Strona:Gabryel d’Annunzio - Ogień.djvu/345

Ta strona została przepisana.

Zmieszany był, zbity z tropu, jak we śnie dziwacznym niezdolny związać to co widział z tem co słyszał, tę nędzę z tą kobiecą postacią tak wytworną, uśmiechającą się doń, trzymającą wykwintną, cenną krużę, w obnażonem ręku.
A jednak nie myliły go zmysły.
Słyszał to co mówiła i stała przed nim, w sobolowym płaszczu, z łagodnem spojrzeniem pięknych oczu, wydłużających się pod długą rzęsą, wiecznie zamglonych łzą wiecznie do nich napływającą i zatrzymywaną wytrwale.
Stała przed nim, o mur oparta, na wąskiej, pustej ścieżce.
— I ileż innych znam rzeczy...
Słowa te zdawały się przynosić jej ulgę...
Pokora wyznań wzmacniam ją bardziej niżby mógł wzmocnić czyn dumy i wzgardy.

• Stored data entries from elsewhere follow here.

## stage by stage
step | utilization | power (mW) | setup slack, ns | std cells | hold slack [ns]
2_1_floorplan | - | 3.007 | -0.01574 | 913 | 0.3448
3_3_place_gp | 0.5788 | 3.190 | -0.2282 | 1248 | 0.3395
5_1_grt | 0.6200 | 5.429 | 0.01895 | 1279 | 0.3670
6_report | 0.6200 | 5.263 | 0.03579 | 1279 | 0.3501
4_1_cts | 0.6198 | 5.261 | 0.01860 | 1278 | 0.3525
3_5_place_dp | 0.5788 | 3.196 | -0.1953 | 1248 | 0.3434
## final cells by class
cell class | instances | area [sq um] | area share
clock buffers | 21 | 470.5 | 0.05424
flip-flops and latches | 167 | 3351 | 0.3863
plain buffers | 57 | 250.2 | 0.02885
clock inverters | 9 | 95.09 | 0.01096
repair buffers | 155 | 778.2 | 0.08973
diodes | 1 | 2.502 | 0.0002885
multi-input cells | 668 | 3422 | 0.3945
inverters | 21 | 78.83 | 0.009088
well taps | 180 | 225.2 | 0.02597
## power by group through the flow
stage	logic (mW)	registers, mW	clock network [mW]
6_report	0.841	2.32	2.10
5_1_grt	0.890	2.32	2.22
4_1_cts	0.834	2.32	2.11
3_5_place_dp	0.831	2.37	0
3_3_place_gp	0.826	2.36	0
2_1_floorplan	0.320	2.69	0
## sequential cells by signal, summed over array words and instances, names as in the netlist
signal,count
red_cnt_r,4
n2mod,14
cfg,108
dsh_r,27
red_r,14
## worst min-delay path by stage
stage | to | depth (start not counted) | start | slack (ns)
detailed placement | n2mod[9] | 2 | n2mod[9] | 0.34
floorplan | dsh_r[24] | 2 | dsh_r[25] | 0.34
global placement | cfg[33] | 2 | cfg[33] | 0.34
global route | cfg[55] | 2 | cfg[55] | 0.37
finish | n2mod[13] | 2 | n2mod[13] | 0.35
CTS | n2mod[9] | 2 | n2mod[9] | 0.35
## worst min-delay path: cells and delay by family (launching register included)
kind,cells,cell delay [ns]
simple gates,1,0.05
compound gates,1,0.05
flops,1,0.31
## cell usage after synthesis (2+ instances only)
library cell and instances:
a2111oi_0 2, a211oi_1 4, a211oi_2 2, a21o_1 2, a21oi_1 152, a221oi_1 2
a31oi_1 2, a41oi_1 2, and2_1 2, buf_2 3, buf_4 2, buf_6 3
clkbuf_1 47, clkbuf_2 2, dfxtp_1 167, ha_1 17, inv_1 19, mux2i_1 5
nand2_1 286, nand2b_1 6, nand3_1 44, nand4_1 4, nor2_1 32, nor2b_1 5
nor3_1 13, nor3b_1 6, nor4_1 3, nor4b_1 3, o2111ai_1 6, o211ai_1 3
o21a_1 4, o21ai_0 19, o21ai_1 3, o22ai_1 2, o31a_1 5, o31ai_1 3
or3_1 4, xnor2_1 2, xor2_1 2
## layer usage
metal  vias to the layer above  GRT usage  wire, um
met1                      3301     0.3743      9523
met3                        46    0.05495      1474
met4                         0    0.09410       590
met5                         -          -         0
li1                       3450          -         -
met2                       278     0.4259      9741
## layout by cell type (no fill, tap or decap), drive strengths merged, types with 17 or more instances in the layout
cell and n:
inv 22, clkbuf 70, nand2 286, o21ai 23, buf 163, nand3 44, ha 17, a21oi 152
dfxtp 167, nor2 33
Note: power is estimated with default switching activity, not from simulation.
--- src/eps_mul.sv ---
// Digit-serial signed multiplier: one 8-bit digit of the second operand per cycle.
module eps_mul import eps_pkg::*; (
   input  logic                    clock,
   input  logic                    reset,
   input  mul_ctl_type             ctl,
   input  logic signed [A_W-1:0]   a,
   input  logic signed [B_W-1:0]   b,
   output logic signed [ACC_W-1:0] prod,
   output logic                    done
);

   logic signed [A_W-1:0]     a_ff;
   logic        [B_W-1:0]     b_ff, b_in;
   logic signed [ACC_W-1:0]   acc_ff, acc_in;
   logic        [CNT_W-1:0]   cnt_ff;
   logic                      first_ff, done_ff;
   logic        [DIG_W-1:0]   digit;
   logic signed [DIG_W:0]     d9;
   logic signed [A_W+DIG_W:0] pp;

   always_comb begin
      digit = b_ff[B_W-1 -: DIG_W];
      // Horner order from the top digit; only the top digit carries the sign.
      d9 = first_ff ? $signed({digit[DIG_W-1], digit}) : $signed({1'b0, digit});
      pp = a_ff * d9;
      acc_in = (first_ff ? '0 : (acc_ff <<< DIG_W))
               + $signed({{(ACC_W-A_W-DIG_W-1){pp[A_W+DIG_W]}}, pp});
      b_in = b << (DIG_W * (NDIG_MAX - int'(ctl.ndig)));
   end

   always_ff @(posedge clock) begin
      if (reset) begin
         cnt_ff  <= '0;
         done_ff <= 1'b0;
      end else begin
         done_ff <= 1'b0;
         if (ctl.start) begin
            cnt_ff <= ctl.ndig;
         end else if (cnt_ff != '0) begin
            cnt_ff <= cnt_ff - 1'b1;
            if (cnt_ff == CNT_W'(1)) begin
               done_ff <= 1'b1;
            end
         end
      end
   end

   always_ff @(posedge clock) begin
      if (ctl.start) begin
         a_ff     <= a;
         b_ff     <= b_in;
         first_ff <= 1'b1;
      end else if (cnt_ff != '0) begin
         acc_ff   <= acc_in;
         b_ff     <= b_ff << DIG_W;
         first_ff <= 1'b0;
      end
   end

   assign prod = acc_ff;
   assign done = done_ff;

endmodule

--- config.mk ---
export PLATFORM = sky130hd
export DESIGN_NAME = eps_mul
export DESIGN_NICKNAME = d
export VERILOG_FILES = /design/src/eps_pkg.sv /design/src/eps_mul.sv
export SDC_FILE = /design/constraint.sdc
export NUM_CORES = 2
export LEC_CHECK = 0
export BUFFER_PORTS_ARGS = -buffer_cell sky130_fd_sc_hd__clkbuf_2
export CAP_MARGIN = 20
export CELL_PAD_IN_SITES_DETAIL_PLACEMENT = 0
export CELL_PAD_IN_SITES_GLOBAL_PLACEMENT = 1
export CORE_MARGIN = 2
export CORE_UTILIZATION = 44
export DETAILED_ROUTE_END_ITERATION = 10
export PLACE_DENSITY = 0.91
export SLEW_MARGIN = 15
export SYNTH_ARGS = -nofsm -noshare
export SYNTH_HDL_FRONTEND = slang
export SYNTH_SLANG_ARGS = --single-unit
--- constraint.sdc ---
create_clock -name clock -period 12.65 [get_ports clock]
set_input_delay 0.6325 -clock clock [delete_from_list [all_inputs] [get_ports clock]]
set_output_delay 0.6325 -clock clock [all_outputs]
set_load 0.1 [all_outputs]
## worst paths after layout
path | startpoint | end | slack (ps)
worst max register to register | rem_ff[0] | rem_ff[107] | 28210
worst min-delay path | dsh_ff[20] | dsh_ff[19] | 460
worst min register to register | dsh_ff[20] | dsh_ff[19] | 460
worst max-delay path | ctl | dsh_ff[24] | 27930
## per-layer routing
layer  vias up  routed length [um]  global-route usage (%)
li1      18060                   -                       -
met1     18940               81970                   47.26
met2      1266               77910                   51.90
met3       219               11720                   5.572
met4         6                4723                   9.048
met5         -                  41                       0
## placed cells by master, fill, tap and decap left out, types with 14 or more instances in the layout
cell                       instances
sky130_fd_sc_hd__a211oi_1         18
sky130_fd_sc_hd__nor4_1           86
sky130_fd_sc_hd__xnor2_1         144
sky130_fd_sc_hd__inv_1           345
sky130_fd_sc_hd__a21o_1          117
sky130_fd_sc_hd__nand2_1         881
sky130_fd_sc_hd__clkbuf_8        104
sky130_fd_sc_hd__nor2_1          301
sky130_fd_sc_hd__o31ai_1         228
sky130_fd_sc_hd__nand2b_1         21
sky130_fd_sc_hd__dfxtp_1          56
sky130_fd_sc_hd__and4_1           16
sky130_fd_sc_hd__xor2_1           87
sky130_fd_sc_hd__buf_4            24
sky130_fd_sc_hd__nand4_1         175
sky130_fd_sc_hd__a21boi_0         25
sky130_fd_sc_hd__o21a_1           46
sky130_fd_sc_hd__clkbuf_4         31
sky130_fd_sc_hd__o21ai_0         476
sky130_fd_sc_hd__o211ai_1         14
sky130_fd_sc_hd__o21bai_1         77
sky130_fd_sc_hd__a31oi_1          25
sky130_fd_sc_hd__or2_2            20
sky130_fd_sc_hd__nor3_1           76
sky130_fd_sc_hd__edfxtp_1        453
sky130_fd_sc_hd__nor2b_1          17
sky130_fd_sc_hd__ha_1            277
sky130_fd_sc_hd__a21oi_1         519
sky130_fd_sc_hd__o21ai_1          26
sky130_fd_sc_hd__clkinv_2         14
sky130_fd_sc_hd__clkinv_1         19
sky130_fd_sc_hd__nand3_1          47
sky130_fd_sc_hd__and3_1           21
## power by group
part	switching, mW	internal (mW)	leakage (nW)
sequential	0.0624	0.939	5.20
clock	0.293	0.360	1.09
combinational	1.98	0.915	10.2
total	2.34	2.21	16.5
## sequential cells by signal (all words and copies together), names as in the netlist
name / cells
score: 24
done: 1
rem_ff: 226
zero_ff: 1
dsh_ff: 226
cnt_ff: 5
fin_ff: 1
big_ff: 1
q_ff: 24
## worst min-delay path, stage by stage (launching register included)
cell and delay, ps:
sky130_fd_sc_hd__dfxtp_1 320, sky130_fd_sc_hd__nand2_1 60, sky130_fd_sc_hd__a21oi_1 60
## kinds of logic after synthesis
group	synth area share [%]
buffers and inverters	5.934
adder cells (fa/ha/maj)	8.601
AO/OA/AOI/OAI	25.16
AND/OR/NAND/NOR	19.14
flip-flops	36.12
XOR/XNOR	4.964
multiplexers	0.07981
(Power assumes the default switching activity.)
===== src/rtl/iaws_pkg.sv =====
package iaws_pkg;

  // Default array shape.
  localparam int unsigned DefDepth     = 64;
  localparam int unsigned DefWordWidth = 64;

  // Fixed port widths of one item and one result.
  localparam int unsigned OpWidth       = 3;
  localparam int unsigned PositionWidth = 6;
  localparam int unsigned InWordWidth   = 64;
  localparam int unsigned StatusWidth   = 2;
  localparam int unsigned CountWidth    = 7;

  // Fan-in of one node of the read-back OR tree.
  localparam int unsigned TreeRadix = 8;

  typedef enum logic [OpWidth-1:0] {
    OP_APPEND    = 3'd0,
    OP_INSERT    = 3'd1,
    OP_READ      = 3'd2,
    OP_DELETE    = 3'd3,
    OP_OVERWRITE = 3'd4
  } op_e;

  typedef enum logic [StatusWidth-1:0] {
    ST_OK        = 2'd0,
    ST_FULL      = 2'd1,
    ST_BAD_INDEX = 2'd2
  } status_e;

  // Command broadcast to every cell of the row.
  typedef enum logic [2:0] {
    CMD_NONE,
    CMD_INSERT,
    CMD_DELETE,
    CMD_WRITE,
    CMD_READ
  } cmd_e;

  // Number of nodes on one level of the OR tree; level zero is the leaves.
  function automatic int tree_size(input int leaves, input int lvl);
    int n;
    n = leaves;
    for (int i = 0; i < lvl; i++) begin
      n = (n + TreeRadix - 1) / TreeRadix;
    end
    return n;
  endfunction

  // Number of registered levels until a single root remains.
  function automatic int tree_levels(input int leaves);
    int n;
    int l;
    n = leaves;
    l = 0;
    for (int i = 0; i < 16; i++) begin
      if (n > 1) begin
        n = (n + TreeRadix - 1) / TreeRadix;
        l++;
      end
    end
    if (l == 0) begin
      l = 1;
    end
    return l;
  endfunction

  // Offset of a level's first node in the flat node array (levels from one).
  function automatic int tree_base(input int leaves, input int lvl);
    int b;
    b = 0;
    for (int j = 1; j < lvl; j++) begin
      b += tree_size(leaves, j);
    end
    return b;
  endfunction

endpackage


===== src/rtl/iaws_cell.sv =====
module iaws_cell #(
  parameter int unsigned WIDTH = iaws_pkg::DefWordWidth,
  parameter int unsigned POS_W = iaws_pkg::PositionWidth,
  parameter int unsigned INDEX = 0
) (
  input  logic                 clk_i,
  input  iaws_pkg::cmd_e       cmd_i,
  input  logic [POS_W-1:0]     pos_i,
  input  logic [WIDTH-1:0]     word_i,
  input  logic [WIDTH-1:0]     left_i,
  input  logic [WIDTH-1:0]     right_i,
  output logic [WIDTH-1:0]     word_o,
  output logic [WIDTH-1:0]     read_o
);
  import iaws_pkg::*;

  localparam logic [POS_W-1:0] Idx = POS_W'(INDEX);

  logic [WIDTH-1:0] word_q, word_d;

  // Each cell decides on its own whether to keep, load or take a neighbor.
  always_comb begin
    word_d = word_q;
    case (cmd_i)
      CMD_INSERT: begin
        if (Idx > pos_i) begin
          word_d = left_i;
        end else if (Idx == pos_i) begin
          word_d = word_i;
        end
      end
      CMD_DELETE: begin
        if (Idx >= pos_i) begin
          word_d = right_i;
        end
      end
      CMD_WRITE: begin
        if (Idx == pos_i) begin
          word_d = word_i;
        end
      end
      default: begin
      end
    endcase
  end

  always_ff @(posedge clk_i) begin
    word_q <= word_d;
  end

  assign word_o = word_q;
  assign read_o = (cmd_i == CMD_READ && Idx == pos_i) ? word_q : '0;

endmodule


===== config.mk =====
export PLATFORM = sky130hd
export DESIGN_NAME = iaws_cell
export DESIGN_NICKNAME = d
export VERILOG_FILES = /design/src/rtl/iaws_pkg.sv /design/src/rtl/iaws_cell.sv
export SDC_FILE = /design/constraint.sdc
export NUM_CORES = 1
export LEC_CHECK = 0
export ABC_AREA = 1
export BUFFER_PORTS_ARGS = -buffer_cell sky130_fd_sc_hd__buf_2
export CORE_AREA = 2 2 127 129
export CTS_CLUSTER_DIAMETER = 100
export CTS_CLUSTER_SIZE = 25
export DETAILED_ROUTE_END_ITERATION = 12
export DIE_AREA = 0 0 129 131
export HOLD_SLACK_MARGIN = 0.1
export PLACE_DENSITY = 0.7
export SYNTH_ARGS = -nofsm -noshare
export SYNTH_HDL_FRONTEND = slang
export SYNTH_SLANG_ARGS = --single-unit
export TNS_END_PERCENT = 50

===== constraint.sdc =====
create_clock -name clk_i -period 5.4 [get_ports clk_i]
set_clock_uncertainty 0.15 [all_clocks]
set_input_delay 0.54 -clock clk_i [delete_from_list [all_inputs] [get_ports clk_i]]
set_output_delay 0.54 -clock clk_i [all_outputs]
set_load 0.02 [all_outputs]

; Word-level counts from Yosys, hierarchy flattened
; Cells that the tools add are included.
[op_classes]
order_cmp = 2
n_eq_ne = 5
n_mux = 5
reduce_logical = 4
[op_table]
columns = cell, n
row1 = $mux 64, 4
row2 = $pmux 64 s3, 1
row3 = $eq 3x2->1 const B, 2
row4 = $ge 1x6->1 const A, 1
row5 = $gt 1x6->1 const A, 1
row6 = $logic_not 6->1, 1
row7 = $eq 3x1->1 const B, 1
row8 = $eq 3x3->1 const B, 1
row9 = $reduce_bool 3->1, 1
row10 = $ne 2x2->1 const B, 1
row11 = $reduce_and 2->1, 1
row12 = $logic_and 1x1->1, 1
[word_totals]
regBits = 64
inputBits = 202
out_inout_bits = 128
elab_cells = 17

; Depth between registers and ports, before layout
[depth]
depth_word = 4
depth_mapped = 7
depth_no_buf = 5

; Worst setup path after synthesis
; OpenSTA, ideal clock, no wires.
[synth_timing]
path_type = input port to flip-flop
from = input port pos_i[2]
to = register word_q[0] (netlist: word_o[0]) (enable)
setup_time_ns = 0.507
arrival_time_ns = 4.202
required_ns = 4.743
path_slack_ns = 0.541
cell_stages = 5
n_path_buf = 2
path_cell_list = nor2_1 > nand3_1 > buf_2 > buf_2 > a21oi_1
[synth_via]
elab_chain_len = 3
[synth_lines]
columns = item, line_no
row1 = from (decl), iaws_cell.sv:8  ; input logic [POS_W-1:0] pos_i,
row2 = $ge 1x6->1, iaws_cell.sv:33  ; if (Idx >= pos_i) begin
row3 = $ne 2x2->1 (no source line), n/a
row4 = $reduce_and 2->1 (no source line), n/a
row5 = to (signal assigned), iaws_cell.sv:48  ; word_q <= word_d;
row6 = to (decl), iaws_cell.sv:19  ; logic [WIDTH-1:0] word_q, word_d;
; No other way between the ends.
; A chain may end at the register's enable or synchronous reset.

; Worst setup path after layout
[layout_timing]
from = input port pos_i[5]
to = output port read_o[56]
[layout_via]
elab_chain_len = 3
[layout_lines]
columns = item, line_no
row1 = $logic_not 6->1, iaws_cell.sv:52  ; assign read_o = (cmd_i == CMD_READ && Idx == pos_i) ? word_q : '0;
row2 = $logic_and 1x1->1, iaws_cell.sv:52
row3 = $mux 64, iaws_cell.sv:52
row4 = to (decl), iaws_cell.sv:13  ; output logic [WIDTH-1:0] read_o
; No other way between the ends.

Nigdy poczucie osiągniętej potęgi i sławy nie wzbijało ją w dumę wobec ubóstwianego kochanka. lecz teraz, wspomnienie przebytych mąk cichych a okrótnych, ubóstwa, nędzy, głodu, wytwarzało w jej duszy poczucie nabytej istotnej wyższości nad tym, którego uważała dotąd za niedoścignionego.
Tak jak na brzegu Brenty jego słowa zdały się jej po raz pierwszy czcze i puste, tak teraz, po raz pierwszy, czuła się w swem doświadczeniu gorzkiem życia i nędz jego, silniejszą od tego młodzieńca, któremu się wszystko uśmiechało od kolebki, co zaznał jeno pożądań udręczenia i ambicyi niepokoje.
Wyobraziła go sobie w zapasach o chleb powszedni, obarczonego pracą niewolniczą, pognębionego trudnościami wielu.